Garment supplier Gildan Activewear has today declared “another strong quarter” despite inflationary pressures, softening demand and a levelling-out in profits.

It reported “record” third-quarter sales of US$850 million (£757 million) for the three months to October 2, a rise of 6% year on year.

However, lower gross margins – impacted by “inflationary cost pressures” – meant that adjusted profits remained steady at $252.2 million (£224.5 million).

The strongest part of the business remains its core activewear sales, including imprintables such as blank T-shirts, which were up 13% in the quarter to $742 million (£661 million).

The period saw an increase in capital expenditure which was primarily due to projects to increase capacity, including the construction of its new large-scale vertically-integrated textile and sewing facility in Bangladesh which is currently underway.

Gildan indicated that the outlook was mixed because of weakness in some sectors, including international markets where the North American group is seeing “ongoing softness in demand”.

It also warned that the impact of higher raw material costs would become more pronounced in the fourth quarter but added that the company remained focused on delivering on its operating profitability target range of 18% to 20%.

Glenn J Chamandy, Gildan’s president and CEO, said: “The strength of our activewear business, driven by North American imprintables sales, together with the benefits from our vertically-integrated manufacturing model, allowed us to deliver another strong quarter.

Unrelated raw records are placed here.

==> src/rtl/game_pkg.sv <==
// EatUp game sequencer: shared state encoding and defaults.
// Imported by the control block and its bus interface.
package game_pkg;

  typedef enum logic [1:0] {
    MENU  = 2'd0,
    RUN   = 2'd1,
    PAUSE = 2'd2,
    OVER  = 2'd3
  } state_t;

  localparam int LIVES_W          = 3;
  localparam int DEF_MOVE_DIV     = 4;
  localparam int DEF_LIVES        = 3;
  localparam int DEF_GRACE_FRAMES = 60;
  localparam int DEF_OVER_FRAMES  = 120;
  localparam int DEF_SCORE_W      = 10;

  // {menu, run, pause, over}
  function automatic logic [3:0] state_oh(
    input state_t s
  );
    logic [3:0] r;
    r = 4'b0000;
    unique case (s)
      MENU:    r = 4'b1000;
      RUN:     r = 4'b0100;
      PAUSE:   r = 4'b0010;
      OVER:    r = 4'b0001;
      default: r = 4'b1000;
    endcase
    return r;
  endfunction

endpackage
File: src/rtl/cc_beat_mux.sv
// Picks one beat of a line: word (offset + cnt) with natural wrap inside the line.
// Latency: purely combinational.
// Backpressure: none; the caller holds offset/cnt stable while a beat is stalled.
module cc_beat_mux
   import cc_pkg::*;
#(
   parameter int BEAT_W = CC_BEAT_W,
   parameter int BEATS  = CC_BEATS,
   parameter int OFS_W  = CC_OFS_W
) (
   input  logic [BEAT_W*BEATS-1:0] line,
   input  logic [OFS_W-1:0]        offset,
   input  logic [OFS_W-1:0]        cnt,
   output logic [BEAT_W-1:0]       beat
);

   logic [OFS_W-1:0] ptr;

   // Wrap by truncating the sum to OFS_W bits, then slice out the selected word.
   always_comb begin
      ptr  = offset + cnt;
      beat = line[ptr*BEAT_W +: BEAT_W];
   end

endmodule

“These results are a testament to the progress we are making under the Gildan Sustainable Growth strategy, which we remain fully focused on as we continue to drive to deliver on our three-year targets.”

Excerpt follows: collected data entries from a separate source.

<file path="config.mk">
export PLATFORM = sky130hd
export DESIGN_NAME = stack_pop_rsp
export DESIGN_NICKNAME = d
export VERILOG_FILES = /design/src/rtl/stack_pkg.sv /design/src/rtl/stack_rsp_fifo.sv /design/src/rtl/stack_pop_rsp.sv
export SDC_FILE = /design/constraint.sdc
export NUM_CORES = 1
export LEC_CHECK = 0
export CORE_UTILIZATION = 44
export CTS_BUF_LIST = sky130_fd_sc_hd__clkbuf_4 sky130_fd_sc_hd__clkbuf_8
export DETAILED_ROUTE_END_ITERATION = 8
export HOLD_SLACK_MARGIN = 0.08
export PLACE_DENSITY = 0.72
export SLEW_MARGIN = 10
export SYNTH_ARGS = -nofsm -noshare
export SYNTH_HDL_FRONTEND = slang
export SYNTH_SLANG_ARGS = --single-unit
</file>
<file path="constraint.sdc">
create_clock -name clk -period 4.85 [get_ports clk]
set_clock_uncertainty 0.15 [all_clocks]
set_input_delay 1.455 -clock clk [delete_from_list [all_inputs] [get_ports clk]]
set_output_delay 1.455 -clock clk [all_outputs]
set_load 0.03 [all_outputs]
</file>
<file path="src/rtl/stack_pkg.sv">
// rtl/stack_pkg.sv - shared types and constants for the stack pop responder
package stack_pkg;

    localparam int STACK_W_DEF = 32;

    typedef struct packed {
        logic                   err;
        logic [STACK_W_DEF-1:0] data;
    } stack_rsp_t;

    typedef struct packed {
        logic vld;
        logic err;
    } stack_tok_t;

    // One slot per read in flight plus one for the response being held at the head.
    function automatic int stack_depth(input int rd_lat);
        return rd_lat + 1;
    endfunction

endpackage

</file>
<file path="src/rtl/stack_rsp_fifo.sv">
// rtl/stack_rsp_fifo.sv - small in-order valid/ready response FIFO with occupancy output
module stack_rsp_fifo #(
    parameter int DEPTH = 2,
    parameter int DW    = 33,
    localparam int AW   = (DEPTH > 1) ? $clog2(DEPTH) : 1,
    localparam int OW   = $clog2(DEPTH + 1)
) (
    input  logic          clk,
    input  logic          arst_n,
    input  logic [DW-1:0] i_tdata,
    input  logic          i_tvalid,
    output logic          o_tready,
    output logic [DW-1:0] o_tdata,
    output logic          o_tvalid,
    input  logic          i_tready,
    output logic [OW-1:0] o_occ
);

    logic [DW-1:0] r_mem [DEPTH];
    logic [AW-1:0] r_wr_ptr;
    logic [AW-1:0] r_rd_ptr;
    logic [OW-1:0] r_occ;
    logic          w_wr;
    logic          w_rd;

    // A full FIFO may still take a write when its head leaves in the same cycle.
    assign o_tvalid = (r_occ != '0);
    assign o_tready = (r_occ != OW'(DEPTH)) | i_tready;
    assign w_wr     = i_tvalid & o_tready;
    assign w_rd     = o_tvalid & i_tready;
    assign o_tdata  = o_tvalid ? r_mem[r_rd_ptr] : '0;
    assign o_occ    = r_occ;

    always_ff @(posedge clk) begin
        if (w_wr) begin
            r_mem[r_wr_ptr] <= i_tdata;
        end
    end

    always_ff @(posedge clk) begin
        if (!arst_n) begin
            r_wr_ptr <= '0;
            r_rd_ptr <= '0;
            r_occ    <= '0;
        end else begin
            if (w_wr) begin
                r_wr_ptr <= (r_wr_ptr == AW'(DEPTH - 1)) ? '0 : r_wr_ptr + AW'(1);
            end
            if (w_rd) begin
                r_rd_ptr <= (r_rd_ptr == AW'(DEPTH - 1)) ? '0 : r_rd_ptr + AW'(1);
            end
            case ({w_wr, w_rd})
                2'b10:   r_occ <= r_occ + OW'(1);
                2'b01:   r_occ <= r_occ - OW'(1);
                default: r_occ <= r_occ;
            endcase
        end
    end

endmodule

</file>
<file path="src/rtl/stack_pop_rsp.sv">
// rtl/stack_pop_rsp.sv - pop request responder: shadow count, credit gate, read delay pipe, response FIFO
module stack_pop_rsp
    import stack_pkg::*;
#(
    parameter int N      = 16,
    parameter int W      = 32,
    parameter int RD_LAT = 1,
    parameter int CNT_W  = $clog2(N + 1)
) (
    input  logic             clk,
    input  logic             arst_n,
    input  logic             i_push,
    input  logic             i_pop_req_vld,
    output logic             o_pop_req_rdy,
    output logic             o_cntrl_pop,
    input  logic [W-1:0]     i_mem_rdata,
    output logic             o_rsp_vld,
    input  logic             i_rsp_rdy,
    output logic [W-1:0]     o_rsp_data,
    output logic             o_rsp_err,
    output logic             o_empty,
    output logic [CNT_W-1:0] o_count
);

    localparam int DEPTH = stack_depth(RD_LAT);
    localparam int OW    = $clog2(DEPTH + 1);

    typedef struct packed {
        logic         err;
        logic [W-1:0] data;
    } rsp_t;

    logic [CNT_W-1:0] r_count;
    stack_tok_t       r_pipe [RD_LAT];
    stack_tok_t       w_exit;
    logic [OW-1:0]    w_inflight;
    logic [OW-1:0]    w_occ;
    logic [OW:0]      w_used;
    logic             w_accept;
    logic             w_has;
    logic             w_rsp_fire;
    logic             w_fifo_wr_rdy;
    rsp_t             w_wr_rsp;
    rsp_t             w_head;

    always_comb begin
        w_inflight = '0;
        for (int i = 0; i < RD_LAT; i++) begin
            w_inflight = w_inflight + OW'(r_pipe[i].vld);
        end
    end

    // A response leaving the FIFO this cycle frees its slot for a new accept, sustaining one pop per cycle.
    assign w_rsp_fire    = o_rsp_vld & i_rsp_rdy;
    assign w_used        = {1'b0, w_inflight} + {1'b0, w_occ} - (OW + 1)'(w_rsp_fire);
    assign o_pop_req_rdy = arst_n & ~i_push & (w_used < (OW + 1)'(DEPTH));
    assign w_accept      = i_pop_req_vld & o_pop_req_rdy;
    assign w_has         = (r_count != '0);
    assign o_cntrl_pop   = w_accept & w_has;

    assign o_empty = ~w_has;
    assign o_count = r_count;

    always_ff @(posedge clk) begin
        if (!arst_n) begin
            r_count <= '0;
        end else if (i_push) begin
            if (r_count != CNT_W'(N)) begin
                r_count <= r_count + CNT_W'(1);
            end
        end else if (o_cntrl_pop) begin
            r_count <= r_count - CNT_W'(1);
        end
    end

    // Empty-stack pops still travel the pipe so their error responses stay ordered behind real reads.
    always_ff @(posedge clk) begin
        if (!arst_n) begin
            for (int i = 0; i < RD_LAT; i++) begin
                r_pipe[i] <= '0;
            end
        end else begin
            r_pipe[0] <= '{vld: w_accept, err: w_accept & ~w_has};
            for (int i = 1; i < RD_LAT; i++) begin
                r_pipe[i] <= r_pipe[i-1];
            end
        end
    end

    assign w_exit   = r_pipe[RD_LAT-1];
    assign w_wr_rsp = '{err: w_exit.err, data: w_exit.err ? '0 : i_mem_rdata};

    stack_rsp_fifo #(
        .DEPTH (DEPTH),
        .DW    ($bits(rsp_t))
    ) u_rsp_fifo (
        .clk      (clk),
        .arst_n   (arst_n),
        .i_tdata  (w_wr_rsp),
        .i_tvalid (w_exit.vld),
        .o_tready (w_fifo_wr_rdy),
        .o_tdata  (w_head),
        .o_tvalid (o_rsp_vld),
        .i_tready (i_rsp_rdy),
        .o_occ    (w_occ)
    );

    assign o_rsp_err  = w_head.err;
    assign o_rsp_data = w_head.data;

    a_no_overflow: assert property (@(posedge clk) disable iff (!arst_n) w_exit.vld |-> w_fifo_wr_rdy);
    a_pop_legal:   assert property (@(posedge clk) disable iff (!arst_n) o_cntrl_pop |-> (!i_push && r_count != '0));
    a_count_max:   assert property (@(posedge clk) disable iff (!arst_n) r_count <= CNT_W'(N));

endmodule

</file>
==> run metrics <==
GR Layer Usage met2 28.7%; CP startpoint kind input port; largest net degree at the start of global routing 35; CP max FO 2; count leader, synth edfxtp_1; clk slew on worst S/H paths 0.08 ns; grt met3 use 3.98%; routed len/inst 14.1 um; 1st-iter DRT viols 74; utilization after layout 62.5%; clk_lat worst skew 0.34 ns; layout cells sized above 1 11.5%; Die ar. 8060 um^2; sequential-to-total area share from yosys stat 65.6%; gr usage total 16.8%; Vias per Instance 4.94; Synth area leader edfxtp_1; Worst R2R Start u_rsp_fifo.o_occ[1]; final hold violation count 0; post-placement cell count 432; commonest cells in the netlist edfxtp_1 (66), nor2_1 (42), mux2i_1 (33); Distinct cells, synth 32; Pwr Density 494 nW/um^2; async set or reset register ratio after synthesis 0%; routed wire length 6300 um; crit path kind input port to primary output; Data required, critical path 3.24 ns; Synth-to-Final Area Change 35.1%; clock sink total 78; RD Place Congestion 0.776; most used routing layer in global routing met2; post-synthesis net count 302; CTS tree built; Die Wd 89.8 um; most used flip-flop cell after synthesis edfxtp_1; Finished Layout Cells 447; minimum clock period 4.72 ns; R2R depth 13; Max Clk Rate 0.212 GHz; Vias 2206; top area cells in the synthesized netlist edfxtp_1 (58%), mux2i_1 (9.7%), dfxtp_1 (7.1%), nor2b_1 (5.9%), nor2_1 (4.7%); Setup crit end o_cntrl_pop; unrepaired setup endpoints after global routing no; CP arrival 3.11 ns; status completed; die span in y 89.8 um; worst hold path class register to register; Max Root-Sink Buffers 2; drt drc 0; fin crit share 97.2%; number of buffers added on ports 78; EDFF count, synth 66; drt first pass iters 4; Reg2Reg Setup Slack 2.07 ns; HPWL Detailed 4100 um; Internal Pwr Total 1.48 mW; GR met1 Demand/Resource 19.9%; io pins 79; fillers 564; Sequential Power Share 39.6%; Post-Syn Area 3390 um^2; Least-Margin Pin Slew 0.958 ns; post-synthesis register bit count 78; Root Driver clkbuf_8; gr ovfl total 0; max-slew violation count 0; Initial Utilization 46.2%; Worst Setup SP i_rsp_rdy; core box area 7330 um^2; top cell type's share of synthesized area 58.5%; initial antenna violation count 0; Max-slew headroom 36.0%; maxcap violations 0; Synth Warn # 0; NetSw 0.780 mW; average size of a mapped cell 13.1 um^2; wire length of the first global-routing pass 10400 um; power share of the clock group 22.0%; TNS Setup 0 ns; Max VDD drop 0.296 mV; # diodes 0; Gate power share 38.4%; CP Capture Type primary output; Switching Fraction 34.5%; TritonCTS buffer count 9; Reg-to-Reg End o_count[4]; Leak 1.56 nW; Rows 31; Nets 389; ANT nets after route 0; Setup Viol. Count Final 0; vias in the first global route 2207; # H-tree levels 3; Mapped Cells 258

Combining the latest results with the previous six months, Gildan achieved an 18% increase in net sales to $2,520 million (£2,243 milion) for the nine months to October 2.

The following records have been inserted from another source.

## src/rtl/fp_add_normalize.sv

```systemverilog
`timescale 1ns/1ps
// -----------------------------------------------------------------------------
// fp_add_normalize
//
// Post-add normaliser for the floating-point adder datapath. Takes the raw
// sign / signed exponent / mantissa sum produced by the mantissa add/subtract
// stage and normalises it:
//   - carry-out (in_m[MW] = 1): single right shift, dropped LSB -> out_sticky,
//     exponent incremented with saturation at the positive limit (out_ovf);
//   - zero mantissa: flagged via out_zero, exponent forced to 0;
//   - already normalised (in_m[MW-1] = 1): passed through unchanged;
//   - leading zeros: iterative left shift, one step per clock, exponent
//     decremented per step. If a step would take the exponent below
//     -2^(EW-1), shifting stops with the exponent pinned at that minimum and
//     out_unf set (denormal-like result).
// One operation in flight; valid/ready handshake on both sides.
//
// Optional build macro: FP_NORM_COARSE_EN
//   Defined   : a SHIFT step moves 4 bits while the top nibble of the mantissa
//               is zero and the 4-bit exponent decrement does not underflow;
//               otherwise it moves 1 bit. Results are identical to the
//               default build, only the number of SHIFT cycles differs.
//   Undefined : every SHIFT step moves 1 bit.
//
// Parameters
//   MW : mantissa width including hidden bit (normalised when bit MW-1 = 1)
//   EW : exponent width, two's-complement signed
//   CW : shift-count width, 2^CW > MW
//
// Ports
//   clk        : clock, rising edge
//   rst_n      : asynchronous active-low reset
//   in_valid   : input operand valid
//   in_ready   : operand can be accepted (high only in IDLE)
//   in_s       : sign of sum, passed through
//   in_e       : signed exponent of sum
//   in_m       : raw mantissa magnitude, bit MW is adder carry-out
//   out_valid  : result valid, held until accepted
//   out_ready  : downstream accepts result
//   out_s      : sign
//   out_e      : adjusted signed exponent
//   out_m      : normalised mantissa
//   out_sticky : LSB dropped by the carry right shift
//   out_zero   : input mantissa was zero
//   out_ovf    : exponent overflow, saturated
//   out_unf    : exponent underflow, shifting stopped
//   out_shift  : total left shift applied (0 for carry/zero/pass-through)
// -----------------------------------------------------------------------------
module fp_add_normalize #(
  parameter int MW = 24,
  parameter int EW = 8,
  parameter int CW = 5
) (
  input  logic          clk,
  input  logic          rst_n,
  input  logic          in_valid,
  output logic          in_ready,
  input  logic          in_s,
  input  logic [EW-1:0] in_e,
  input  logic [MW:0]   in_m,
  output logic          out_valid,
  input  logic          out_ready,
  output logic          out_s,
  output logic [EW-1:0] out_e,
  output logic [MW-1:0] out_m,
  output logic          out_sticky,
  output logic          out_zero,
  output logic          out_ovf,
  output logic          out_unf,
  output logic [CW-1:0] out_shift
);

  typedef enum logic [1:0] {
    IDLE  = 2'd0,
    SHIFT = 2'd1,
    DONE  = 2'd2
  } state_t;

  // Exponent limits. E_MIN_X is the most negative exponent held at EW+1 bits
  // so that a decrement below it is still representable and comparable.
  localparam logic [EW-1:0]        E_MAX   = {1'b0, {(EW-1){1'b1}}};
  localparam logic [EW-1:0]        E_MIN   = {1'b1, {(EW-1){1'b0}}};
  localparam logic signed [EW:0]   E_MIN_X = {2'b11, {(EW-1){1'b0}}};
  localparam logic signed [EW:0]   ONE_X   = (EW+1)'(1);
  localparam logic [CW-1:0]        STEP1   = CW'(1);

  state_t        state_q, state_d;
  logic          s_q, s_d;
  logic [EW-1:0] e_q, e_d;
  logic [MW-1:0] m_q, m_d;
  logic          sticky_q, sticky_d;
  logic          zero_q, zero_d;
  logic          ovf_q, ovf_d;
  logic          unf_q, unf_d;
  logic [CW-1:0] shift_q, shift_d;

  // Shift-step selection for the current SHIFT cycle.
  logic signed [EW:0] e_x;       // current exponent, sign-extended
  logic signed [EW:0] e_m1;      // exponent after a 1-bit step
  logic               can_step1; // a 1-bit step stays in range
  logic               coarse;    // take a 4-bit step this cycle
  logic [CW-1:0]      step;
  logic [MW-1:0]      m_sh;

`ifdef FP_NORM_COARSE_EN
  localparam logic signed [EW:0] FOUR_X = (EW+1)'(4);
  logic signed [EW:0] e_m4;
`endif

  always_comb begin
    e_x       = {e_q[EW-1], e_q};
    e_m1      = e_x - ONE_X;
    can_step1 = (e_m1 >= E_MIN_X);
`ifdef FP_NORM_COARSE_EN
    // A 4-bit step never overshoots the leading one (top nibble is zero) and
    // is only taken when it cannot underflow; near the exponent floor the
    // engine degrades to 1-bit steps so unf is flagged at the same place as
    // in the 1-bit build.
    e_m4   = e_x - FOUR_X;
    coarse = (m_q[MW-1 -: 4] == 4'b0000) && (e_m4 >= E_MIN_X);
`else
    coarse = 1'b0;
`endif
    step = coarse ? CW'(4) : STEP1;
    m_sh = m_q << step;
  end

  // Next-state and datapath update.
  // NOTE: every variable assigned in this block gets a default first, so no
  // path through the case statement can leave one unassigned and infer a latch.
  always_comb begin
    state_d  = state_q;
    s_d      = s_q;
    e_d      = e_q;
    m_d      = m_q;
    sticky_d = sticky_q;
    zero_d   = zero_q;
    ovf_d    = ovf_q;
    unf_d    = unf_q;
    shift_d  = shift_q;

    case (state_q)
      IDLE: begin
        if (in_valid) begin
          s_d      = in_s;
          sticky_d = 1'b0;
          zero_d   = 1'b0;
          ovf_d    = 1'b0;
          unf_d    = 1'b0;
          shift_d  = '0;
          if (in_m[MW]) begin
            // Carry-out: one right shift, keep the dropped bit as sticky.
            m_d      = in_m[MW:1];
            sticky_d = in_m[0];
            if (in_e == E_MAX) begin
              e_d   = E_MAX;
              ovf_d = 1'b1;
            end else begin
              e_d = in_e + EW'(1);
            end
            state_d = DONE;
          end else if (in_m == '0) begin
            m_d     = '0;
            e_d     = '0;
            zero_d  = 1'b1;
            state_d = DONE;
          end else begin
            m_d     = in_m[MW-1:0];
            e_d     = in_e;
            state_d = in_m[MW-1] ? DONE : SHIFT;
          end
        end
      end

      SHIFT: begin
        if (!can_step1) begin
          // Even one more bit would leave the exponent range: stop here with
          // the mantissa unshifted this cycle.
          e_d     = E_MIN;
          unf_d   = 1'b1;
          state_d = DONE;
        end else begin
          m_d     = m_sh;
          e_d     = e_q - EW'(step);
          shift_d = shift_q + step;
          if (m_sh[MW-1]) begin
            state_d = DONE;
          end
        end
      end

      DONE: begin
        if (out_ready) begin
          state_d = IDLE;
        end
      end

      default: begin
        state_d = IDLE;
      end
    endcase
  end

  // NOTE: sequential state uses non-blocking assignments so every flop samples
  // the pre-edge values of the others, independent of statement order.
  always_ff @(posedge clk or negedge rst_n) begin
    if (!rst_n) begin
      state_q  <= IDLE;
      s_q      <= 1'b0;
      e_q      <= '0;
      m_q      <= '0;
      sticky_q <= 1'b0;
      zero_q   <= 1'b0;
      ovf_q    <= 1'b0;
      unf_q    <= 1'b0;
      shift_q  <= '0;
    end else begin
      state_q  <= state_d;
      s_q      <= s_d;
      e_q      <= e_d;
      m_q      <= m_d;
      sticky_q <= sticky_d;
      zero_q   <= zero_d;
      ovf_q    <= ovf_d;
      unf_q    <= unf_d;
      shift_q  <= shift_d;
    end
  end

  // Handshake flags decode the state register directly; the result registers
  // double as output registers and keep their value after acceptance.
  assign in_ready   = (state_q == IDLE);
  assign out_valid  = (state_q == DONE);
  assign out_s      = s_q;
  assign out_e      = e_q;
  assign out_m      = m_q;
  assign out_sticky = sticky_q;
  assign out_zero   = zero_q;
  assign out_ovf    = ovf_q;
  assign out_unf    = unf_q;
  assign out_shift  = shift_q;

endmodule

```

This reflected a year-on-year increase of 25% in activewear sales to $2,167 million (£1,929 million) which was primarily driven by higher net selling prices, higher unit sales volumes and “favourable product-mix”.

In its analysis, Gildan stated: “Activewear volume growth reflected the meaningful recovery in demand from Covid-19, particularly in the first half of the year, and our ability to better service demand this year due to stronger inventory levels as compared to the prior year, which were impacted by the hurricanes in Central America in 2020 and yarn labour shortages.”

Adjusted gross profit for the nine months was up 14% to $756.3 million (£674 million), again affected by lower gross margins. This was mainly due to higher raw material and other manufacturing costs but also losing the one-off cotton subsidy of $18 million (£16 million) through the United States Department of Agriculture’s Pandemic Assistance for Cotton Users programme during the previous year.